You know it was not long ago that a sailor off watch could sit down with a sharp knife and carve up a hull.

Or more recently do a bread and butter hull from drawings.

I would do a QE but it's not my thing.

I've curated ship model collections in several museums, and I can't remember a plastic model.

My primary concern would be scale.

Inches and feet or meters?

 

Bill

 

 

 Modeling is an excuse to buy books.

 

  • Member since
    February 2018
  • From: North Carolina, USA
Posted by Model Monkey on Wednesday, October 28, 2020 8:08 AM

Since Queen Mary is about 140 feet longer than Titanic, a 1/200 scale model of her would be a huge model to be sure, perhaps the largest injection-molded plastic model kit ever made.

As CapnMac82 pointed out, tooling for a model that big is likely to be extremely costly and complex, requiring significant market demand and sales potential to pay for it.

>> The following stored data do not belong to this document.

Source: an optimization exercise on an open RTL-to-GDS flow (aim: small area, a short achievable clock period and few clock cycles). Production flows keep margins and buffers that such runs may drop.
Where RTL was checked, it was by simulation tests only, not by an equivalence proof against the original.
For run 2, only the layout was checked, not whether the RTL still works.
No activity file was given, so power comes from the tool's default toggle rates.

## flow/config.mk

```make
export PLATFORM = sky130hd
export DESIGN_NAME = sctp_enc
export DESIGN_NICKNAME = sctp_enc
export VERILOG_FILES = /design/flow/design.v
export SDC_FILE = /design/flow/constraint.sdc
export NUM_CORES = 4
export LEC_CHECK = 0
export CAP_MARGIN = 20
export CORE_MARGIN = 2
export CORE_UTILIZATION = 40
export SLEW_MARGIN = 20
```

## flow/constraint.sdc

```tcl
create_clock -name core_clock -period 4.5 [get_ports {clk}]
set_input_delay 0.9000 -clock core_clock [delete_from_list [all_inputs] [get_ports {clk}]]
set_output_delay 0.9000 -clock core_clock [all_outputs]
set_load 0.01 [all_outputs]
```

For a time, I was seriously considering designing and offering a multi-media kit of Queen Mary (hull in resin with 3D-printed fittings).  Licensing fees required by Queen Mary's owners at the time, Urban Commons, were found to be cost-prohibitive, so the project had to be abandoned, unfortunately.

  • Member since
    November 2005
  • From: Formerly Bryan, now Arlington, Texas
Posted by CapnMac82 on Tuesday, October 27, 2020 4:47 PM

modelcrazy
I'm not sure how much manufacturers look to forums for ideas on new products, especially Chinese companies.

Given the thousands of dollars it costs to cut moulds, and to set up the production machinery that, even in the PRC, somebody consideres the tooling costs first.

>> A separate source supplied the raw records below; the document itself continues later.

Context: an optimization exercise on an open-source flow, tuned for small area, a short achievable clock period and few clock cycles. The choices shown serve that exercise and are no tape-out recipe.
At most, simulation tests tie the RTL to the original design; equivalence was not proved.

==> flow/design.v <==
module dani_deframer (
    input  wire         clk,
    input  wire         rst,            
    input  wire         cfg_proto,      
    input  wire [3:0]   cfg_ctrl_hi,    
    input  wire [7:0]   cfg_sq_code,    
    input  wire [27:0]  cfg_rsplen,     
    input  wire         in_valid,
    input  wire [7:0]   in_data,
    output wire         in_ready,
    output reg          out_valid,
    input  wire         out_ready,
    output wire [4:0]   out_len,        
    output wire [143:0] out_frame,      
    output wire [15:0]  out_drops       
);
    localparam BUFN = 18;
    reg              proto_q;
    reg [7:0]        sq_q;
    reg [8*BUFN-1:0] bufn_q;    
    wire [8*BUFN-1:0] buf_q = ~bufn_q;
    reg [BUFN-1:0]   occ_q;     
    reg [15:0]       drops_q;   
    reg              drop_q;    
    reg              taken_q;   
    reg [4:0]        skip_q;    
    reg              sof0_q;    
    reg [BUFN-1:4]   omn_q;     
    reg              hd_drop;   
    reg              hd_cand;   
    reg [3:0]        hd_v;      
    reg [BUFN-1:4]   hd_ltn;    
    wire [BUFN-1:4]  hd_lt = ~hd_ltn;
    integer i;
    function [5:0] hdr_dec;     
        input [7:0] x0, x1, x2;
        input [1:0] p;
        reg         start, hdr, plaus;
        reg  [3:0]  n;
        begin
            if (!proto_q) begin
                start = (x0 == 8'hAA);
                hdr   = (p >= 2'd2);
                plaus = (x1[7:4] == cfg_ctrl_hi) && (x1[3:0] != 4'd0) && (x1[3:0] <= 4'd9);
                n     = x1[3:0];
            end else begin
                start = (x0[7:1] == 7'b1111101);
                hdr   = (p == 2'd3);
                plaus = 1'b1;
                n     = 4'd0;
                if (!x0[0]) begin
                    case (x2)
                        8'hF6: n = 4'd3;
                        8'hF3: n = 4'd1;
                        8'h83: n = 4'd2;
                        8'h9B: n = 4'd1;
                        8'h96: n = 4'd8;
                        8'h97: n = 4'd8;
                        default: begin
                            if (x2 != sq_q) plaus = 1'b0;
                        end
                    endcase
                end else begin
                    case (x2)
                        8'hF6: n = cfg_rsplen[3:0];
                        8'hF3: n = cfg_rsplen[7:4];
                        8'h83: n = cfg_rsplen[11:8];
                        8'h9B: n = cfg_rsplen[15:12];
                        8'h96: n = cfg_rsplen[19:16];
                        8'h97: n = cfg_rsplen[23:20];
                        default: n = (x2 == sq_q) ? cfg_rsplen[27:24] : 4'hF;
                    endcase
                    plaus = (n != 4'hF);
                end
            end
            hdr_dec = {((p != 2'd0) && !start) || (start && hdr && !plaus),
                       start && hdr && plaus, n};
        end
    endfunction
    wire [BUFN-1:0] lt_t = {hd_lt, 4'b1111};      
    reg  [BUFN-1:0] at_chk, at_eof;               
    reg  [7:0]      term [0:BUFN];
    reg  [7:0]      chk;
    reg             eof_ok;
    always @(*) begin
        chk    = 8'h00;
        eof_ok = 1'b0;
        for (i = 0; i < BUFN; i = i + 1) begin
            at_eof[i] = lt_t[i] && (i == BUFN - 1 || !lt_t[i+1]);
            at_chk[i] = proto_q ? at_eof[i] : (i < BUFN - 1 && lt_t[i+1] && (i == BUFN - 2 || !lt_t[i+2]));
            if (at_chk[i])
                chk = chk | buf_q[8*i +: 8];
            if (at_eof[i] && buf_q[8*i +: 8] == 8'h55)
                eof_ok = 1'b1;
            term[i] = lt_t[i] ? buf_q[8*i +: 8] : 8'h00;
        end
        term[0] = {1'b1, proto_q, 1'b1, proto_q, 1'b1, 1'b0, 1'b1, !proto_q || buf_q[0]};
        if (!proto_q) begin
            term[1] = 8'h00;
            term[3] = 8'h00;
        end
        term[BUFN] = ~{chk[6:0], 1'b0};
    end
    function [15:0] csa;        
        input [7:0] a, b, c;
        begin
            csa = {((a & b) | (a & c) | (b & c)) << 1, a ^ b ^ c};
        end
    endfunction
    wire [15:0] s1_0 = csa(term[0],  term[1],  term[2]);
    wire [15:0] s1_1 = csa(term[3],  term[4],  term[5]);
    wire [15:0] s1_2 = csa(term[6],  term[7],  term[8]);
    wire [15:0] s1_3 = csa(term[9],  term[10], term[11]);
    wire [15:0] s1_4 = csa(term[12], term[13], term[14]);
    wire [15:0] s1_5 = csa(term[15], term[16], term[17]);
    wire [15:0] s2_0 = csa(s1_0[7:0], s1_0[15:8], s1_1[7:0]);
    wire [15:0] s2_1 = csa(s1_1[15:8], s1_2[7:0], s1_2[15:8]);
    wire [15:0] s2_2 = csa(s1_3[7:0], s1_3[15:8], s1_4[7:0]);
    wire [15:0] s2_3 = csa(s1_4[15:8], s1_5[7:0], s1_5[15:8]);
    wire [15:0] s3_0 = csa(s2_0[7:0], s2_0[15:8], s2_1[7:0]);
    wire [15:0] s3_1 = csa(s2_1[15:8], s2_2[7:0], s2_2[15:8]);
    wire [15:0] s3_2 = csa(s2_3[7:0], s2_3[15:8], term[BUFN]);
    wire [15:0] s4_0 = csa(s3_0[7:0], s3_0[15:8], s3_1[7:0]);
    wire [15:0] s4_1 = csa(s3_1[15:8], s3_2[7:0], s3_2[15:8]);
    wire [15:0] s5_0 = csa(s4_0[7:0], s4_0[15:8], s4_1[7:0]);
    wire [15:0] s6_0 = csa(s5_0[7:0], s5_0[15:8], s4_1[15:8]);
    wire sum_ok = ((s6_0[7:0] ^ s6_0[15:8]) == 8'hFF);
    wire win_ok = sum_ok && (proto_q || (eof_ok && buf_q[31:27] == 5'd0));
    wire       skipping = (skip_q[4:1] != 4'd0);
    wire [4:0] hd_t     = {1'b0, hd_v} + (proto_q ? 5'd4 : 5'd5);    
    wire       complete = occ_q[3] && ((hd_lt & ~occ_q[BUFN-1:4]) == {(BUFN-4){1'b0}});
    wire       check    = !skipping && hd_cand && complete;
    wire       do_emit  = check && win_ok;
    wire       do_drop  = (!skipping && hd_drop) || (check && !win_ok);
    wire       rm_rdy   = skipping && out_valid;
    wire       rm_now   = skipping ? !out_valid : (hd_drop || (hd_cand && complete));
    wire       remove   = rm_now || (rm_rdy && out_ready);
    assign in_ready = !occ_q[BUFN-1];
    wire   accept   = in_valid && !occ_q[BUFN-1];
    wire [1:0] p0 = occ_q[2] ? 2'd3 : occ_q[1] ? 2'd2 : occ_q[0] ? 2'd1 : 2'd0;
    wire [1:0] p1 = occ_q[3] ? 2'd3 : occ_q[2] ? 2'd2 : occ_q[1] ? 2'd1 : 2'd0;
    wire [5:0] dec0 = hdr_dec(buf_q[7:0],  buf_q[15:8],  buf_q[23:16], p0);
    wire [5:0] dec1 = hdr_dec(buf_q[15:8], buf_q[23:16], buf_q[31:24], p1);
    wire [5:0] dec  = (rm_now || rm_rdy) ? dec1 : dec0;
    reg [BUFN-1:4] dec_lt;
    always @(*)
        for (i = 4; i < BUFN; i = i + 1)
            dec_lt[i] = proto_q ? ({1'b0, dec[3:0]} >= i - 3) : ({1'b0, dec[3:0]} >= i - 4);
    reg [BUFN-1:0] ld_in, en;
    always @(*) begin
        for (i = 0; i < BUFN; i = i + 1) begin
            ld_in[i] = (i == BUFN - 1) || !occ_q[(i + 1) % BUFN];
            en[i]    = (rm_now || !occ_q[i]) || (rm_rdy && out_ready);
        end
    end
    assign out_frame[7:0] = {1'b1, proto_q, 1'b1, proto_q, 1'b1, 1'b0, 1'b1, sof0_q};
    genvar g;
    generate
        for (g = 1; g < 4; g = g + 1) begin : g_out_lo
            assign out_frame[8*g +: 8] = buf_q[8*(g-1) +: 8];
        end
        for (g = 4; g < BUFN; g = g + 1) begin : g_out
            assign out_frame[8*g +: 8] = ~(bufn_q[8*(g-1) +: 8] | {8{omn_q[g]}});
        end
    endgenerate
    assign out_len   = skip_q;
    assign out_drops = drops_q;
    always @(posedge clk) begin
        proto_q  <= cfg_proto;
        sq_q     <= cfg_sq_code;
        for (i = 0; i < BUFN; i = i + 1)
            if (en[i])
                bufn_q[8*i +: 8] <= (ld_in[i] || i == BUFN - 1) ? ~in_data : bufn_q[8*(i+1) +: 8];
        hd_v  <= dec[3:0];
        hd_ltn <= ~dec_lt;
        if (!out_valid) omn_q <= hd_ltn;
        if (do_emit) sof0_q <= buf_q[0];
        if (rst) begin
            occ_q     <= {BUFN{1'b0}};
            drops_q   <= 16'd0;
            drop_q    <= 1'b0;
            taken_q   <= 1'b0;
            skip_q    <= 5'd0;
            out_valid <= 1'b0;
            hd_drop   <= 1'b0;
            hd_cand   <= 1'b0;
        end else begin
            if (accept)
                occ_q <= remove ? occ_q : {occ_q[BUFN-2:0], 1'b1};
            else
                occ_q <= remove ? {1'b0, occ_q[BUFN-1:1]} : occ_q;
            hd_drop <= dec[5];
            hd_cand <= dec[4];
            if (skipping) begin
                if (rm_now || out_ready) skip_q <= skip_q - 5'd1;
            end else if (do_emit) begin
                skip_q <= hd_t;
            end
            drop_q <= do_drop;
            if (drop_q) begin
                if (drops_q != 16'hFFFF) drops_q <= drops_q + 16'd1;
            end else if (taken_q) begin
                drops_q <= 16'd0;
            end
            taken_q <= out_valid && out_ready;
            if (do_emit)
                out_valid <= 1'b1;
            else if (out_ready)
                out_valid <= 1'b0;
        end
    end
endmodule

It's one sprue per mould.  A given machine is set up to work that given mould.  You then want as many machines as you have sprues.  They then run your entire production run in a go. You strike off extra sprues is a proportion that provides spares and enough to pass QC inspections and the like.  Finished product goes off to packaging.  The machines get stripped down and the mould and their fitments go into storage.  And the next production run is set up.

If slide moulds are used, and complex things like hulls, car bodies and the like all get special setups run on very specific machines.

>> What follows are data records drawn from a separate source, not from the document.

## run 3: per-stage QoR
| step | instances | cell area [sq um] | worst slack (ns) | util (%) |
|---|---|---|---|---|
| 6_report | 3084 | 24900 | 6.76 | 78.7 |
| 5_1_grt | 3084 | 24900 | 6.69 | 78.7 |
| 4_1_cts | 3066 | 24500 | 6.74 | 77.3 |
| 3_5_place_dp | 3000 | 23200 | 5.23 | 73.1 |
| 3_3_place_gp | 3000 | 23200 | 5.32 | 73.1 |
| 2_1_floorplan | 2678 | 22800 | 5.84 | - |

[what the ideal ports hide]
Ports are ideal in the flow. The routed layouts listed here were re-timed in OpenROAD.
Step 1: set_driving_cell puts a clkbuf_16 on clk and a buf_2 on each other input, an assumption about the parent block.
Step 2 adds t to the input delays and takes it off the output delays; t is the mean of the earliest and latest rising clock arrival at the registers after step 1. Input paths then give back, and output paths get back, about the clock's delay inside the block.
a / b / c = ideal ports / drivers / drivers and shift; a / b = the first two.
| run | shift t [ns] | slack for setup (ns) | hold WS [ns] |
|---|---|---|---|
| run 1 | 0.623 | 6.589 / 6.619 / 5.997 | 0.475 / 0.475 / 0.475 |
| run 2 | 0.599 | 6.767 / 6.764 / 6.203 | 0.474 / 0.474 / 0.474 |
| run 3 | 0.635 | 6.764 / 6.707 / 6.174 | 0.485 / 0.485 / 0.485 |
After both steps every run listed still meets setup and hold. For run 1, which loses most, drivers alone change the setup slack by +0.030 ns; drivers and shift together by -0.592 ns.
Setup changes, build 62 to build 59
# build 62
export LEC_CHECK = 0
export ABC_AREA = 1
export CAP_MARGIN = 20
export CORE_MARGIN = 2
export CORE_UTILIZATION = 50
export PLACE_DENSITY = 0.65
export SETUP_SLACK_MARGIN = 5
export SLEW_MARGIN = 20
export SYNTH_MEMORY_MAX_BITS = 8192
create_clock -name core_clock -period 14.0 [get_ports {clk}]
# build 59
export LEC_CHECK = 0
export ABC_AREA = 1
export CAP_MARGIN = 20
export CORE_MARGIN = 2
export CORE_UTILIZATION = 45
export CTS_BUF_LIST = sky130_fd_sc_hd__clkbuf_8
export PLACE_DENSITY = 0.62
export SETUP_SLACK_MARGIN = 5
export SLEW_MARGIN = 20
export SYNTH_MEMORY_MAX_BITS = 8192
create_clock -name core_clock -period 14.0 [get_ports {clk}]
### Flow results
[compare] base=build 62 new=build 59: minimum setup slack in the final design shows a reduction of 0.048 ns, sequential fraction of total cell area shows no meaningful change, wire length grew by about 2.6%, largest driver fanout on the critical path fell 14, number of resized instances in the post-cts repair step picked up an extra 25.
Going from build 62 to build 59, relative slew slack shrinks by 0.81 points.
Background: an optimization exercise with open tools, aiming at small area, a short achievable clock period and few clock cycles per item. Do not read the settings as production practice.
In this exercise RTL edits were held to simulation tests only and were not proved equivalent to the original.
Power figures rest on the tool's default switching activity, not on a simulated workload.

Setup of 03-18:
Design sensor_decode, start of the top module:
module sensor_decode (
    input  wire        clk,
    input  wire        rst,
    input  wire        in_valid,
    output wire        in_ready,
    input  wire [15:0] in_cmd,
    input  wire [7:0]  in_len,
    input  wire [7:0]  in_b0,
    input  wire [7:0]  in_b1,
    input  wire [7:0]  in_b2,
    output reg         out_valid,
    input  wire        out_ready,
    output wire [7:0]  out_status,
    output wire [7:0]  out_unit,
    output wire [63:0] out_f64,
    output wire [15:0] out_int
);
    wire        is_dec = (in_cmd[15:10] == 6'b001000) && (in_cmd[7:0] == 8'd0);
    wire [1:0]  op     = in_cmd[9:8];
    wire        len_ok = op[1] ? (in_len == 8'd3) : (in_len == 8'd2);
    wire [15:0] opnd   = {op[1] ? in_b2 : in_b0,
                          in_b1[7:4], in_b1[3:2] & ~{2{op[1] & op[0]}}, in_b1[1:0]};
    reg         s1_v, s2_v, sk_v, rdy;
    reg  [15:0] s1_d, sk_d;
    reg         s1_t, s1_nt, s1_h, s1_a, sk_t, sk_h, sk_a;
    reg         s1_bad, sk_bad;
    wire   en3  = ~out_valid | out_ready;
    wire   en2  = ~s2_v | en3;
    wire   en1  = ~s1_v | en2;
    assign in_ready = rdy;
    wire   take     = in_valid & ~sk_v & is_dec;    
    wire   i_t = (op == 2'd1), i_h = (op == 2'd0), i_a = op[1];
    always @(posedge clk) begin
        if (rst) begin
            s1_v <= 1'b0;
            sk_v <= 1'b0;
            rdy  <= 1'b1;
        end else if (en1) begin
            s1_v <= sk_v | take;
            sk_v <= 1'b0;
            rdy  <= 1'b1;
        end else if (take) begin
            sk_v <= 1'b1;
            rdy  <= 1'b0;
        end
    end
    always @(posedge clk) begin
        if (en1) begin
            s1_d   <= sk_v ? sk_d   : opnd;
            s1_t   <= sk_v ? sk_t   : i_t;
            s1_nt  <= sk_v ? ~sk_t  : ~i_t;
            s1_h   <= sk_v ? sk_h   : i_h;
  ...
For scale: roughly 2600 cells after synthesis, ~170 flip-flops, ~150 I/O pins, about 22000 sq um of cells after synthesis.
export LEC_CHECK = 0
export CAP_MARGIN = 20
export CORE_MARGIN = 2
export CORE_UTILIZATION = 55
export SLEW_MARGIN = 20
create_clock -name core_clock -period 35.0 [get_ports {clk}]
standard.sh (not shown) runs the stock make flow with config.mk's settings and CLKGATE_MAP_FILE= SYNTH_SCRIPT=/design/flow/synth_recipe.tcl, a recipe that flattens the netlist after the stock synthesis.
==> flow/flow/run.sh <==
#!/bin/bash
# Layout: the standard flow (standard.sh, unchanged synthesis), with
#  - ORFS's timing repair asked for more setup slack than the 35 ns clock
#    needs, so that it sizes and buffers the design's real critical paths;
#  - every port buffered with buf_1 rather than the default buffer cell.
set -euo pipefail
cd "$(dirname "$0")/.."
bash standard.sh SETUP_SLACK_MARGIN=26.9 \
    "BUFFER_PORTS_ARGS=-buffer_cell sky130_fd_sc_hd__buf_1" finish > make_finish.log 2>&1
03-18 has completed all stages; timing, DRC and antenna checks passed.
Testbench counts of 03-18, summed over its fixed seeds: cycles 32,024, items 32,000.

Keeping all those machines running is a complicated task.

  • Member since
    July 2014
Posted by modelcrazy on Tuesday, October 27, 2020 2:26 PM

I'm not sure how much manufacturers look to forums for ideas on new products, especially Chinese companies. The best way to let them know would be through their website I should think. Even then..... I have been trying to get someone to consider a 1/350 Hamilton or Legend class for years....nothin except very expensive 3D.

Steve

Building a kit from your stash is like cutting a head off a Hydra, two more take it's place.

 

 

http://www.spamodeler.com/forum/

  • Member since
    January 2019
1/200 Queen Mary 1
Posted by domer94 on Monday, October 26, 2020 11:14 AM

i had to put that click bait as a subject... so how does one go about petitioning trumpeter to pursue a new 1/200 project? since seeing the titannic they produced, i have been dreaming of a QM1. i know there are a ton of different favorites that folks would want , but in keeping with the civil maritime service theme, and the next great age of liner travel period,  i figured this would be a good place to start. would forums be able to pass around a link of sorts that could be sent to trumpeter product development?